3. De infodemia a campaña sucia. La OMS lleva semanas alertando sobre la infodemia, la expansión de fake news, rumores y discursos de odio. La desinformación sobre el coronavirus puede mutar a estrategia de campaña sucia, como se teme que suceda en Estados Unidos. También el ayatolá Alí Jamenei denunció “propaganda negativa” en las parlamentarias iraníes. El rechazo xenófobo a algunas minorías —o la autoexclusión— y la reacción fóbica hacia algunas personas (simplemente por un estornudo) puede provocar alteraciones significativas de derechos.

4. La alternativa tecnopolítica. En Estados Unidos, el coronavirus entró de lleno en la campaña.

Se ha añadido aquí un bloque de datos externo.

File: src/sv/pewr_ram.sv
// Generic single-port-write, single-port-read RAM with a registered read.
// Depends on nothing else.
module pewr_ram #(
    parameter int WIDTH = 8,
    parameter int DEPTH = 16
) (
    input  logic                     clk,
    input  logic                     wr_en,
    input  logic [$clog2(DEPTH)-1:0] wr_addr,
    input  logic [WIDTH-1:0]         wr_data,
    input  logic                     rd_en,
    input  logic [$clog2(DEPTH)-1:0] rd_addr,
    output logic [WIDTH-1:0]         rd_data
);

    logic [WIDTH-1:0] mem [DEPTH];

    always_ff @(posedge clk)
    begin
        if (wr_en)
        begin
            mem[wr_addr] <= wr_data;
        end
        if (rd_en)
        begin
            rd_data <= mem[rd_addr];
        end
    end

endmodule

File: config.mk
export PLATFORM = sky130hd
export DESIGN_NAME = pewr_ram
export DESIGN_NICKNAME = d
export VERILOG_FILES = /design/src/sv/pewr_ram.sv
export SDC_FILE = /design/constraint.sdc
export NUM_CORES = 1
export LEC_CHECK = 0
export BUFFER_PORTS_ARGS = -buffer_cell sky130_fd_sc_hd__buf_2
export CORE_MARGIN = 3
export CORE_UTILIZATION = 65
export DETAILED_ROUTE_END_ITERATION = 16
export GPL_ROUTABILITY_DRIVEN = 0
export GPL_TIMING_DRIVEN = 0
export PLACE_DENSITY = 0.83
export SLEW_MARGIN = 10
export SYNTH_ARGS = -nofsm -noshare
export SYNTH_HDL_FRONTEND = slang
export SYNTH_SLANG_ARGS = --single-unit
File: constraint.sdc
create_clock -name clk -period 4.83 [get_ports clk]
set_input_delay 0.7245 -clock clk [delete_from_list [all_inputs] [get_ports clk]]
set_output_delay 0.7245 -clock clk [all_outputs]
set_load 0.01 [all_outputs]
==> impl_metrics.toml, run 1 <==
[synthesis]
synthCells = 229
muxShareOfSynthArea = 0.1479
synthSimpleGateAreaFrac = 0.03135
seq_area_frac_synth = 0.7812
synth_compound_area_frac = 0.02298
synthAdderAreaFrac = 0
syn_area_mm2 = 0.005228
synth-xor-area-share = 0
synth_cell_types = 18
yosysWarningCount = 0
synthesis.nets = 248
avgSynthCellArea_um2 = 22.83
synth_top_family_by_area = "multiplexers"
yosys_register_bits = 136

[setup_path]
required_ps = 4980
startpoint = "wr_addr[2]"
r2r_cells = 3
rrSetupSlack_ps = 3220
crit_path_max_fanout = 8
worstSetupStartpointType = "input port"
arrival_ps = 2030
path_class = "in -> reg"
r2r_start = "mem[5][2]"
critPathCaptureType = "flip-flop"
r2r-end = "rd_data[2]"
critPathCapture = "mem[2][1]"

[power_and_ir_drop]
p_per_area_mw_per_mm2 = 471.8
power_frac_seq = 0.461
vdd_drop_max_mv = 0.3638
p_sw_frac = 0.1992
p_int_mw = 2.327
p_leak_nw = 2.074
p_switching_mw = 0.5786
pwr-share-clk = 0.494
comb_power_share = 0.045

[sta]
whs_ps = 561.1
rsz0062_at_grt = "false"
finClkSkew_ps = 9.839
worstMarginPinSlew_ps = 1141
relSlewSlack = 0.2334
clock.fmax_ghz = 0.5331
setup_tns_ps = 0
fin_crit_sh = 0.3884
slew_violations = 0
final-setup-viol-count = 0
period_needed_ps = 1876
finalHoldViolCount = 0

[die]
dieArea_mm2 = 0.009155
die_x_um = 95.68
initial_core_util = 0.6730
core-area_mm2 = 0.007767
ios = 27
die_h_um = 95.68
rows = 32

[placed_design]
placement.cell_area_mm2 = 0.005480
hpwl_um = 6549
place.port_buffers = 25

[final_layout]
final_common_cell = "edfxtp_1"
most-common-layout-cells = "136 x edfxtp_1, 28 x buf_2, 18 x mux4_2"
antenna_cells = 0
fin_area_mm2 = 0.006157
area_delta_synth_final_pct = 17.78
post-route-util = 0.7927
final_layout_size_suffix_gt1_frac = 0.3077
final_net_count = 292

[clock_network]
path_clk_slew_ps = 60
clock_latency_ps = 520
cts.sinks = 136
cts_made_buffers = 17
clk_path_buf_depth = 2
htree_levels = 4
cts.repair.resized = 0
post_cts_buffers = 0
postCtsHoldBufs = 0
cts_tree = "done"
cts_root_buffer = "clkbuf_8"

[run_status]
status = "completed"

[global_routing]
grt_pass1_wl_um = 16620
grt_pass1_vias = 2636
grt_usage = 0.2755
grt_overflow_total = 0
antenna_found_initial = 0
grt_max_degree = 17

[routing]
viasPerCell = 6.729
drt_iter0_drc = 347
drtAntennaViolNets = 0
firstDrtPassIters = 6
drcViolationCount = 0
totalWireLength_um = 11240
wl_per_cell_um = 28.98
dr_total_vias = 2611

[run]
maxCapViolCount = 0

[min_path]
hold_path.class = "in -> reg"
holdCritStartpoint = "rd_en"
==> state kept, by name, indices dropped and copies added, names as in the netlist <==
name / cells
mem: 128
rd_data: 8
==> worst min-delay path by stage <==
stage	to	slack, ps	cells past startpoint
after floorplan	rd_data[0]	700	3
after global placement	rd_data[4]	740	3
after detailed placement	rd_data[5]	770	3
after CTS	rd_data[7]	550	1
after global routing	rd_data[7]	540	1
final	rd_data[5]	560	1
==> final cells by class <==
| class | instances | area (µm²) |
|---|---|---|
| timing repair buffer | 25 | 125.1 |
| tap | 102 | 127.6 |
| clock buffer | 17 | 414.1 |
| clock inverter | 15 | 247.7 |
| buffer | 10 | 86.33 |
| fill | 387 | 1610 |
| multi-input combinational | 83 | 1072 |
| sequential | 136 | 4084 |
==> synth_stat cells <==
cell type / number / area (µm²)
edfxtp_1: 136 / 4084
mux4_2: 18 / 405.4
a22oi_1: 16 / 120.1
mux4_1: 14 / 367.9
nor2_1: 13 / 48.80
nand2_1: 9 / 33.78
nor3_1: 4 / 20.02
buf_2: 3 / 15.01
buf_6: 3 / 33.78
clkdlybuf4s25_2: 3 / 30.03
nand2b_1: 2 / 12.51
nand3b_1: 2 / 15.01
and2_1: 1 / 6.260
and2b_1: 1 / 7.510
buf_4: 1 / 7.510
nand3_1: 1 / 5.000
nor2b_1: 1 / 6.260
or3b_2: 1 / 8.760
==> critical path, cell delays in order <==
cell,delay (ps)
buf_2,110
or3b_2,540
nor2_1,640
==> power groups by stage <==
stage	combinational, mW	clock (mW)	sequential [mW]
6_report	0.131	1.44	1.34
5_1_grt	0.140	1.49	1.34
4_1_cts	0.131	1.44	1.34
3_5_place_dp	0.126	0	1.36
3_3_place_gp	0.120	0	1.36
2_1_floorplan	0.0671	0	1.36
==> cells by family (layout without fill, tap and decap cells) <==
logic type             Yosys count  in the layout
muxes                           32             32
and+or+nand+nor                 35             35
DFF                            136            136
AOI/OAI and AO/OA               16             16
buffers and inverters           10             67
==> per-layer routing <==
layer  track usage  wire [µm]  vias up
li1              -          -     1066
met1        0.3834       4432     1354
met2        0.4157       5504      162
met3       0.08761        989       29
met4        0.1066        316        0
met5             0          0        -
==> through the flow <==
stage	setup slack, ps	power [mW]	instances
after global routing	2805	2.969	388
after CTS	2561	2.907	388
final	2954	2.905	388
after detailed placement	2033	1.488	356
after global placement	2088	1.478	356
after floorplan	2613	1.429	229
No activity file was read; power rests on OpenSTA's default activity.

Los candidatos han bajado considerablemente su nivel de actividad; Biden y Sanders, por ejemplo, cancelaron mítines en Cleveland y Ohio. Y hay otras acciones de campaña, como las salidas a territorio y los conocidos puerta a puerta (el canvassing, en inglés), que también podrían verse afectados. La solución puede ser la tecnopolítica.

5. Peligro: abstención. El miedo a la exposición al contagio puede afectar negativamente a la movilización y la participación electoral. Sucedió en Irán, donde las elecciones fueron las menos concurridas desde la revolución de 1979, y en París, que tuvo una abstención del 56%, 20 puntos más que en 2014, pero no en Israel, que registró récord de participación.

6. Indecisos, pero pragmáticos. En un contexto de incertidumbre como el actual, los votantes indecisos pueden tender a preferir mantener el statu quo, por miedo a que los cambios de Gobierno entorpezcan la gestión de la crisis sanitaria o las medidas de contención necesarias ante el previsible enfriamiento de la economía. Esta tendencia a la estabilidad y el pragmatismo puede favorecer a los oficialismos.

El coronavirus modificará muchos consensos sobre gestión y comunicación de crisis. No hay recetas ni soluciones mágicas. En este escenario, las campañas —desde su organización hasta su desarrollo— exigirán el compromiso y la responsabilidad de los partidos políticos y candidatos. La pandemia también pondrá a prueba a nuestras democracias y nuestros valores.